## ABOUT THIS TASK
In the listing beneath this line, copy exactly the lines starting with the one containing "endinterface" and going on through the one containing "localparam logic [3:0] S_TALLY".

## INPUT FOR THIS TASK
--- config.mk ---
export PLATFORM = sky130hd
export DESIGN_NAME = tufmg_ctrl_flat
export DESIGN_NICKNAME = d
export VERILOG_FILES = /design/src/tufmg_pkg.sv /design/src/tufmg_if.sv /design/src/tufmg_ctrl.sv /design/src/flat_wrapper.sv
export SDC_FILE = /design/constraint.sdc
export NUM_CORES = 1
export LEC_CHECK = 0
export ABC_AREA = 0
export BUFFER_PORTS_ARGS = -buffer_cell sky130_fd_sc_hd__buf_2
export CAP_MARGIN = 20
export CORE_AREA = 2 2 161 163
export CTS_CLUSTER_DIAMETER = 150
export DETAILED_ROUTE_END_ITERATION = 6
export DIE_AREA = 0 0 163 165
export PLACE_DENSITY = 0.67
export SKIP_CTS_REPAIR_TIMING = 1
export SLEW_MARGIN = 20
export SYNTH_ARGS = -nofsm -noshare
export SYNTH_HDL_FRONTEND = slang
export SYNTH_SLANG_ARGS = --single-unit
--- constraint.sdc ---
create_clock -name clk -period 16.4 [get_ports clk]
set_input_delay 4.92 -clock clk [delete_from_list [all_inputs] [get_ports clk]]
set_output_delay 4.92 -clock clk [all_outputs]
set_load 0.02 [all_outputs]
--- src/tufmg_pkg.sv ---
// shared constants, codes and memory request types for the union-find block
// no dependencies
`timescale 1ns / 1ps

package tufmg_pkg;

  // sizes of the node and tag stores
  localparam int MAX_NODES = 1024;
  localparam int MAX_TAGS  = 1024;
  localparam int NODE_W    = $clog2(MAX_NODES);
  localparam int TAG_W     = $clog2(MAX_TAGS);
  localparam int FILL_W    = $clog2(MAX_TAGS + 1);

  // field and register widths
  localparam int OP_W      = 2;
  localparam int IN_NODE_W = 10;
  localparam int WEIGHT_W  = 53;
  localparam int THR_W     = 62;
  localparam int NCNT_W    = 11;
  localparam int CNT_W     = 11;
  localparam int RANK_W    = 4;
  localparam int CFG_IDX_W = 1;

  localparam int RANK_MAX  = 15;
  localparam int COUNT_MAX = 2047;
  // tag distance is scaled by four before the threshold compare
  localparam int TAG_SHIFT = 2;

  // operation codes
  localparam logic [OP_W-1:0] OP_EDGE = 2'd0;
  localparam logic [OP_W-1:0] OP_TAG  = 2'd1;
  localparam logic [OP_W-1:0] OP_EVAL = 2'd2;

  // configuration register indexes
  localparam logic [CFG_IDX_W-1:0] CFG_THRESHOLD  = 1'd0;
  localparam logic [CFG_IDX_W-1:0] CFG_NODE_COUNT = 1'd1;

  // write and read controls from the sequencer to the stores
  typedef struct packed {
    logic                parent_we;
    logic [NODE_W-1:0]   parent_waddr;
    logic [NODE_W-1:0]   parent_wdata;
    logic                rank_we;
    logic [NODE_W-1:0]   rank_waddr;
    logic [RANK_W-1:0]   rank_wdata;
    logic [NODE_W-1:0]   node_raddr;
    logic                tag_we;
    logic [TAG_W-1:0]    tag_waddr;
    logic [NODE_W-1:0]   tag_wdata;
    logic [TAG_W-1:0]    tag_raddr;
    logic                tally_we;
    logic [NODE_W-1:0]   tally_waddr;
    logic [FILL_W-1:0]   tally_wdata;
    logic [NODE_W-1:0]   tally_raddr;
  } mem_req_t;

  // registered read data from the stores
  typedef struct packed {
    logic [NODE_W-1:0]   parent_rdata;
    logic [RANK_W-1:0]   rank_rdata;
    logic [NODE_W-1:0]   tag_rdata;
    logic [FILL_W-1:0]   tally_rdata;
  } mem_rsp_t;

endpackage

--- src/tufmg_if.sv ---
// valid/ready channel interfaces: input request, result, configuration write
// depends on tufmg_pkg
`timescale 1ns / 1ps

interface tufmg_in_if;
  logic                               valid;
  logic                               ready;
  logic [tufmg_pkg::OP_W-1:0]         operation;
  logic [tufmg_pkg::IN_NODE_W-1:0]    first_node;
  logic [tufmg_pkg::IN_NODE_W-1:0]    second_node;
  logic [tufmg_pkg::WEIGHT_W-1:0]     weight;

  modport source (output valid, operation, first_node, second_node, weight, input ready);
  modport sink (input valid, operation, first_node, second_node, weight, output ready);
endinterface


--- src/tufmg_ctrl.sv ---
// sequencer: root walks, union by rank, tag list, tally pass and clearing sweep
// depends on tufmg_pkg and tufmg_if
`timescale 1ns / 1ps

module tufmg_ctrl (
  input  logic                          clk,
  input  logic                          rst,
  tufmg_in_if.sink                      in_ch,
  input  logic [tufmg_pkg::THR_W-1:0]   threshold,
  input  logic [tufmg_pkg::NCNT_W-1:0]  node_count,
  input  logic                          out_free,
  output logic                          res_load,
  output logic [tufmg_pkg::CNT_W-1:0]   res_count,
  output tufmg_pkg::mem_req_t           mem_req,
  input  tufmg_pkg::mem_rsp_t           mem_rsp
);

  localparam logic [3:0] S_CLEAR  = 4'd0;
  localparam logic [3:0] S_IDLE   = 4'd1;
  localparam logic [3:0] S_DECODE = 4'd2;
  localparam logic [3:0] S_FIND_A = 4'd3;
  localparam logic [3:0] S_FIND_B = 4'd4;
  localparam logic [3:0] S_TAG_RD = 4'd5;
  localparam logic [3:0] S_TAG_WT = 4'd6;
  localparam logic [3:0] S_FIND_T = 4'd7;
  localparam logic [3:0] S_TALLY  = 4'd8;
  localparam logic [3:0] S_RESULT = 4'd9;

  localparam logic [tufmg_pkg::NODE_W-1:0] LAST_NODE =
    tufmg_pkg::NODE_W'(tufmg_pkg::MAX_NODES - 1);

  logic [3:0]                        state, state_next;
  logic [tufmg_pkg::OP_W-1:0]        op, op_next;
  logic [tufmg_pkg::IN_NODE_W-1:0]   a_node, a_node_next;
  logic [tufmg_pkg::IN_NODE_W-1:0]   b_node, b_node_next;
  logic [tufmg_pkg::WEIGHT_W-1:0]    weight, weight_next;
  logic [tufmg_pkg::NODE_W-1:0]      cur, cur_next;
  logic [tufmg_pkg::NODE_W-1:0]      root_a, root_a_next;
  logic [tufmg_pkg::RANK_W-1:0]      rank_a, rank_a_next;
  logic [tufmg_pkg::FILL_W-1:0]      fill, fill_next;
  logic [tufmg_pkg::FILL_W-1:0]      tag_idx, tag_idx_next;
  logic [tufmg_pkg::NODE_W-1:0]      clr_idx, clr_idx_next;
  logic [tufmg_pkg::FILL_W-1:0]      best, best_next;

  logic [tufmg_pkg::NCNT_W-1:0]      n_eff;
  logic [tufmg_pkg::THR_W-1:0]       weight_ext;
  logic [tufmg_pkg::THR_W-1:0]       tag_dist;
  logic                              a_in_range;
  logic                              b_in_range;
  logic                              edge_keep;
  logic                              tag_keep;
  logic                              at_root;
  logic [tufmg_pkg::FILL_W-1:0]      tally_inc;
  logic [tufmg_pkg::FILL_W-1:0]      tag_idx_inc;

  // effective node count and threshold tests on the latched request
  always_comb begin
    if (node_count == '0) begin
      n_eff = tufmg_pkg::NCNT_W'(1);
    end else if (node_count > tufmg_pkg::NCNT_W'(tufmg_pkg::MAX_NODES)) begin
      n_eff = tufmg_pkg::NCNT_W'(tufmg_pkg::MAX_NODES);
    end else begin
      n_eff = node_count;
    end
  end

  assign weight_ext  = tufmg_pkg::THR_W'(weight);
  assign tag_dist    = weight_ext << tufmg_pkg::TAG_SHIFT;
  assign a_in_range  = tufmg_pkg::NCNT_W'(a_node) < n_eff;
  assign b_in_range  = tufmg_pkg::NCNT_W'(b_node) < n_eff;
  assign edge_keep   = (weight_ext <= threshold) && a_in_range && b_in_range;
  assign tag_keep    = (tag_dist <= threshold) && a_in_range &&
                       (fill < tufmg_pkg::FILL_W'(tufmg_pkg::MAX_TAGS));
  assign at_root     = mem_rsp.parent_rdata == cur;
  assign tally_inc   = mem_rsp.tally_rdata + tufmg_pkg::FILL_W'(1);
  assign tag_idx_inc = tag_idx + tufmg_pkg::FILL_W'(1);

  assign in_ch.ready = state == S_IDLE;
  assign res_load    = (state == S_RESULT) && out_free;
  assign res_count   = (best > tufmg_pkg::FILL_W'(tufmg_pkg::COUNT_MAX)) ?
                       tufmg_pkg::CNT_W'(tufmg_pkg::COUNT_MAX) :
                       tufmg_pkg::CNT_W'(best);

  // sequencer and store controls
  always_comb begin
    state_next   = state;
    op_next      = op;
    a_node_next  = a_node;
    b_node_next  = b_node;
    weight_next  = weight;
    cur_next     = cur;
    root_a_next  = root_a;
    rank_a_next  = rank_a;
    fill_next    = fill;
    tag_idx_next = tag_idx;
    clr_idx_next = clr_idx;
    best_next    = best;

    mem_req              = '0;
    mem_req.node_raddr   = cur;
    mem_req.tag_raddr    = tag_idx[tufmg_pkg::TAG_W-1:0];
    mem_req.tally_raddr  = cur;
    mem_req.tag_waddr    = fill[tufmg_pkg::TAG_W-1:0];
    mem_req.tag_wdata    = tufmg_pkg::NODE_W'(a_node);

    case (state)
      S_CLEAR: begin
        // restore every node to a singleton with zero rank and tally
        mem_req.parent_we    = 1'b1;
        mem_req.parent_waddr = clr_idx;
        mem_req.parent_wdata = clr_idx;
        mem_req.rank_we      = 1'b1;
        mem_req.rank_waddr   = clr_idx;
        mem_req.rank_wdata   = '0;
        mem_req.tally_we     = 1'b1;
        mem_req.tally_waddr  = clr_idx;
        mem_req.tally_wdata  = '0;
        fill_next            = '0;
        clr_idx_next         = clr_idx + tufmg_pkg::NODE_W'(1);
        if (clr_idx == LAST_NODE) begin
          state_next = S_IDLE;
        end
      end
      S_IDLE: begin
        if (in_ch.valid) begin
          op_next     = in_ch.operation;
          a_node_next = in_ch.first_node;
          b_node_next = in_ch.second_node;
          weight_next = in_ch.weight;
          state_next  = S_DECODE;
        end
      end
      S_DECODE: begin
        case (op)
          tufmg_pkg::OP_EDGE: begin
            if (edge_keep) begin
              mem_req.node_raddr = tufmg_pkg::NODE_W'(a_node);
              cur_next           = tufmg_pkg::NODE_W'(a_node);
              state_next         = S_FIND_A;
            end else begin
              state_next = S_IDLE;
            end
          end
          tufmg_pkg::OP_TAG: begin
            if (tag_keep) begin
              mem_req.tag_we = 1'b1;
              fill_next      = fill + tufmg_pkg::FILL_W'(1);
            end
            state_next = S_IDLE;
          end
          tufmg_pkg::OP_EVAL: begin
            best_next    = '0;
            tag_idx_next = '0;
            state_next   = (fill == '0) ? S_RESULT : S_TAG_RD;
          end
          default: begin
            state_next = S_IDLE;
          end
        endcase
      end
      S_FIND_A: begin
        // one parent hop per cycle; on the root, start the second walk
        if (at_root) begin
          root_a_next        = cur;
          rank_a_next        = mem_rsp.rank_rdata;
          mem_req.node_raddr = tufmg_pkg::NODE_W'(b_node);
          cur_next           = tufmg_pkg::NODE_W'(b_node);
          state_next         = S_FIND_B;
        end else begin
          mem_req.node_raddr = mem_rsp.parent_rdata;
          cur_next           = mem_rsp.parent_rdata;
        end
      end
      S_FIND_B: begin
        if (at_root) begin
          // union by rank of the two roots
          if (root_a != cur) begin
            if (rank_a < mem_rsp.rank_rdata) begin
              mem_req.parent_we    = 1'b1;
              mem_req.parent_waddr = root_a;
              mem_req.parent_wdata = cur;
            end else begin
              mem_req.parent_we    = 1'b1;
              mem_req.parent_waddr = cur;
              mem_req.parent_wdata = root_a;
              if ((rank_a == mem_rsp.rank_rdata) &&
                  (rank_a < tufmg_pkg::RANK_W'(tufmg_pkg::RANK_MAX))) begin
                mem_req.rank_we    = 1'b1;
                mem_req.rank_waddr = root_a;
                mem_req.rank_wdata = rank_a + tufmg_pkg::RANK_W'(1);
              end
            end
          end
          state_next = S_IDLE;
        end else begin
          mem_req.node_raddr = mem_rsp.parent_rdata;
          cur_next           = mem_rsp.parent_rdata;
        end
      end
      S_TAG_RD: begin
        state_next = S_TAG_WT;
      end
      S_TAG_WT: begin
        mem_req.node_raddr = mem_rsp.tag_rdata;
        cur_next           = mem_rsp.tag_rdata;
        state_next         = S_FIND_T;
      end
      S_FIND_T: begin
        // tally read goes out at the root address when the walk ends
        if (at_root) begin
          state_next = S_TALLY;
        end else begin
          mem_req.node_raddr = mem_rsp.parent_rdata;
          cur_next           = mem_rsp.parent_rdata;
        end
      end
      S_TALLY: begin
        mem_req.tally_we    = 1'b1;
        mem_req.tally_waddr = cur;
        mem_req.tally_wdata = tally_inc;
        if (tally_inc > best) begin
          best_next = tally_inc;
        end
        tag_idx_next = tag_idx_inc;
        state_next   = (tag_idx_inc == fill) ? S_RESULT : S_TAG_RD;
      end
      S_RESULT: begin
        if (out_free) begin
          clr_idx_next = '0;
          state_next   = S_CLEAR;
        end
      end
      default: begin
        state_next = S_IDLE;
      end
    endcase
  end

  // control state
  always_ff @(posedge clk) begin
    if (rst) begin
      state   <= S_CLEAR;
      fill    <= '0;
      clr_idx <= '0;
    end else begin
      state   <= state_next;
      fill    <= fill_next;
      clr_idx <= clr_idx_next;
    end
  end

  // working registers
  always_ff @(posedge clk) begin
    op      <= op_next;
    a_node  <= a_node_next;
    b_node  <= b_node_next;
    weight  <= weight_next;
    cur     <= cur_next;
    root_a  <= root_a_next;
    rank_a  <= rank_a_next;
    tag_idx <= tag_idx_next;
    best    <= best_next;
  end

endmodule

--- src/flat_wrapper.sv ---
// flat-port wrapper written by rule: the top's interface ports become plain ports
module tufmg_ctrl_flat 
  (clk, rst, threshold, node_count, out_free, res_load, res_count, mem_req, mem_rsp, in_ch_valid, in_ch_operation, in_ch_first_node, in_ch_second_node, in_ch_weight, in_ch_ready);
  tufmg_in_if in_ch_i ();
  input  logic clk;
  input  logic rst;
  input  logic [tufmg_pkg::THR_W-1:0] threshold;
  input  logic [tufmg_pkg::NCNT_W-1:0] node_count;
  input  logic out_free;
  output logic res_load;
  output logic [tufmg_pkg::CNT_W-1:0] res_count;
  output tufmg_pkg::mem_req_t mem_req;
  input  tufmg_pkg::mem_rsp_t mem_rsp;
  input wire logic [$bits(in_ch_i.valid)-1:0] in_ch_valid;
  input wire logic [$bits(in_ch_i.operation)-1:0] in_ch_operation;
  input wire logic [$bits(in_ch_i.first_node)-1:0] in_ch_first_node;
  input wire logic [$bits(in_ch_i.second_node)-1:0] in_ch_second_node;
  input wire logic [$bits(in_ch_i.weight)-1:0] in_ch_weight;
  output wire logic [$bits(in_ch_i.ready)-1:0] in_ch_ready;
  assign in_ch_i.valid = in_ch_valid;
  assign in_ch_i.operation = in_ch_operation;
  assign in_ch_i.first_node = in_ch_first_node;
  assign in_ch_i.second_node = in_ch_second_node;
  assign in_ch_i.weight = in_ch_weight;
  assign in_ch_ready = in_ch_i.ready;
  tufmg_ctrl u_core (.clk(clk), .rst(rst), .in_ch(in_ch_i), .threshold(threshold), .node_count(node_count), .out_free(out_free), .res_load(res_load), .res_count(res_count), .mem_req(mem_req), .mem_rsp(mem_rsp));
endmodule
==> summary.txt, run 1 <==
Logic synthesis
  – Post-synth top cells: ha_1 (145), edfxtp_1 (111), nand2_1 (91), inv_1 (90), a21oi_1 (74)
  – Distinct cells, synth: 72
  – EDFF count, synth: 111
  – Number of synthesized register bits: 146
  – Top post-synthesis cells by area: edfxtp_1 (31%), ha_1 (17%), dfxtp_1 (6.5%)
  – Mapped Cells: 1121
  – Ys Warns: 0
  – Post-synthesis net count: 1453
  – Main synth FF type: edfxtp_1
  – Count leader, synth: ha_1
  – Synthesized area per cell: 9.546 um2
  – Yosys top cell by area: edfxtp_1
  – Seq/Total Area, Yosys: 0.3769
  – Synthesized area: 10700 um2
  – Async SR Flop Fraction: 0
  – Top cell type's share of synthesized area: 0.3115

Timing
  – Hold WS: 535.0 ps
  – Final setup TNS: 0 ps
  – Clock skew: 13.29 ps
  – Max Transition Viols Final: 0
  – RSZ-0062 raised after global routing: false
  – F_max: 0.07324 GHz
  – Final setup fails: 0
  – Final min period: 13650 ps
  – Tightest Pin Transition: 1026 ps
  – Final period utilization: 0.8326
  – Max transition margin: 0.3160
  – Final hold viol count: 0

Global route
  – Largest net degree at the start of global routing: 76
  – Total Routing Usage GR: 0.2295
  – Initial antenna violation count: 7
  – Grt total ovfl: 0
  – Vias in the first global route: 9307
  – First-pass GRT wire length: 48.28 mm

Min path
  – Hold Path End: u_core.clr_idx[1]
  – Hold Crit Start: u_core.clr_idx[1]
  – Class of the worst hold path: reg2reg
  – Hold Path Depth: 2

Worst setup path
  – Required @ worst endpoint: 11480 ps
  – Worst Path Arrival: 8730 ps
  – Capturing point of the worst reg2reg path: u_core.best[2]
  – Crit Path Max Fanout: 20
  – Crit path kind: in2out
  – Critical path startpoint: node_count[5]
  – Crit. End Element: output pin
  – Worst reg2reg startpoint: u_core.state[1]
  – R2R depth: 5
  – R2R setup slack: 12770 ps
  – Startpoint Class: input pin

Run status
  – Outcome: finished, final reports clean

Clock tree
  – Clock-pin slew on the worst setup and hold paths: 60 ps
  – Clock latency on the worst-skew pair: 420 ps
  – Clock buffer count from CTS: 17
  – Root Buffer: clkbuf_16
  – CTS sink count: 146
  – CTS tree: yes
  – # H-tree levels: 4
  – CTS Buffer Depth: 2

Placed design
  – RePlAce Congestion: 0.9102
  – Detailed placer's ending HPWL: 24.86 mm
  – Port Buffers: 308

Run
  – Max Cap Viol: 0

Power
  – Peak supply drop: 0.06165 mV
  – Leakage power: 6.132 nW
  – PwrDens: 97.02 nW/um2

Die
  – Die Area: 26900 um2
  – Chip Width: 163 um
  – Starting Density: 0.4274
  – Core area: 25040 um2
  – Die H: 165 um
  – Rows: 58
  – IO Pins: 309

Drt
  – DRC: 0
  – Final wirelength: 31.22 mm
  – Router iterations before antenna repair: 6
  – Initial DRC Count: 656
  – Avg Vias per Cell: 5.420
  – Avg WL per Cell: 17.95 um
  – Final ANT Viol Nets: 0
  – Vias: 9426

Layout
  – P&R area growth vs syn: 21.79%
  – Fraction of layout cells with a size suffix above 1: 0.2600
  – Final net count: 1723
placed cells by master (no fill, tap or decap), types with 4 or more instances in the layout:
cell and n:
a211oi_1 9, a21o_1 22, a21oi_1 72, a22oi_1 17
and2_1 21, and3_1 19, buf_2 308, buf_4 6
clkbuf_16 17, dfxtp_1 35, diode_2 5, edfxtp_1 111
ha_1 145, inv_1 90, inv_6 4, mux2i_1 22
nand2_1 91, nand2b_1 18, nand3_1 33, nand4_1 30
nor2_1 44, nor2b_1 5, nor3_1 22, nor4_1 16
o211a_1 7, o211ai_1 7, o21a_1 10, o21ai_0 43
o21ai_1 18, o21bai_1 4, o31ai_1 15, or3_1 7
xnor2_1 36, xor2_1 26
cells by family after synthesis:
group / share of synthesized area
adder cells (fa/ha/maj): 0.1695
XOR/XNOR: 0.05074
flip-flops: 0.3769
buffers and inverters: 0.06173
multiplexers: 0.02268
AND/OR/NAND/NOR: 0.1647
AO/OA/AOI/OAI: 0.1536
registers in the layout, indices dropped and copies added, names as in the netlist:
| signal | cells |
|---|---|
| u_core.a_node | 10 |
| u_core.b_node | 10 |
| u_core.best | 11 |
| u_core.clr_idx | 10 |
| u_core.cur | 10 |
| u_core.fill | 11 |
| u_core.op | 2 |
| u_core.rank_a | 4 |
| u_core.root_a | 10 |
| u_core.state | 4 |
| u_core.tag_idx | 11 |
| u_core.weight | 53 |
worst max-delay path by stage:
stage                   to  cells past startpoint
2_1_floorplan  mem_req[71]                     13
3_3_place_gp   mem_req[71]                     14
3_5_place_dp   mem_req[69]                     14
4_1_cts        mem_req[69]                     14
5_1_grt        mem_req[72]                     14
6_report       mem_req[69]                     14
area by class of cell:
| class | count | area (um2) |
|---|---|---|
| inverter | 91 | 341.6 |
| fill | 2353 | 12000 |
| tap | 330 | 412.9 |
| timing repair buffer | 314 | 1587 |
| multi-input combinational | 821 | 6041 |
| sequential | 146 | 4034 |
| clock buffer | 18 | 429.2 |
| antenna | 5 | 12.51 |
| clock inverter | 14 | 176.4 |
per-layer routing:
layer | vias up | global-route usage | wire length (um)
met1 | 4371 | 0.2910 | 13500
met2 | 364 | 0.3931 | 15040
li1 | 4649 | - | -
met4 | 6 | 0.05551 | 352
met3 | 36 | 0.05751 | 2288
met5 | - | 0 | 41
report_power, final:
group          switching (W)  internal, W  leakage (nW)
clock               0.000171     0.000242         0.299
combinational       0.000222     0.000134          4.54
sequential         0.0000553     0.000440          1.29
total               0.000448     0.000816          6.13
critical path, stage by stage:
cell and delay [ps]:
buf_2 100, nor4_1 270, nand3_1 130, o21ai_0 360, nand2_1 180, ha_1 330, a21o_1 180, a211oi_1 250
o21a_1 150, nor3_1 80, nand4bb_1 810, o31ai_1 570, a22oi_1 190, buf_2 190
stage by stage:
stage	std cells	util	total power [W]	setup WS, ps	cell area [um2]
2_1_floorplan	1121	-	0.0007162	3846	10700
3_3_place_gp	1702	0.4954	0.0008490	3088	12400
3_5_place_dp	1702	0.4954	0.0008554	2874	12400
4_1_cts	1734	0.5196	0.001271	2866	13010
5_1_grt	1735	0.5202	0.001331	2368	13020
6_report	1739	0.5206	0.001265	2746	13030
No activity file was read; power rests on OpenSTA's default activity.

## YOUR RESPONSE
endinterface


--- src/tufmg_ctrl.sv ---
// sequencer: root walks, union by rank, tag list, tally pass and clearing sweep
// depends on tufmg_pkg and tufmg_if
`timescale 1ns / 1ps

module tufmg_ctrl (
  input  logic                          clk,
  input  logic                          rst,
  tufmg_in_if.sink                      in_ch,
  input  logic [tufmg_pkg::THR_W-1:0]   threshold,
  input  logic [tufmg_pkg::NCNT_W-1:0]  node_count,
  input  logic                          out_free,
  output logic                          res_load,
  output logic [tufmg_pkg::CNT_W-1:0]   res_count,
  output tufmg_pkg::mem_req_t           mem_req,
  input  tufmg_pkg::mem_rsp_t           mem_rsp
);

  localparam logic [3:0] S_CLEAR  = 4'd0;
  localparam logic [3:0] S_IDLE   = 4'd1;
  localparam logic [3:0] S_DECODE = 4'd2;
  localparam logic [3:0] S_FIND_A = 4'd3;
  localparam logic [3:0] S_FIND_B = 4'd4;
  localparam logic [3:0] S_TAG_RD = 4'd5;
  localparam logic [3:0] S_TAG_WT = 4'd6;
  localparam logic [3:0] S_FIND_T = 4'd7;
  localparam logic [3:0] S_TALLY  = 4'd8;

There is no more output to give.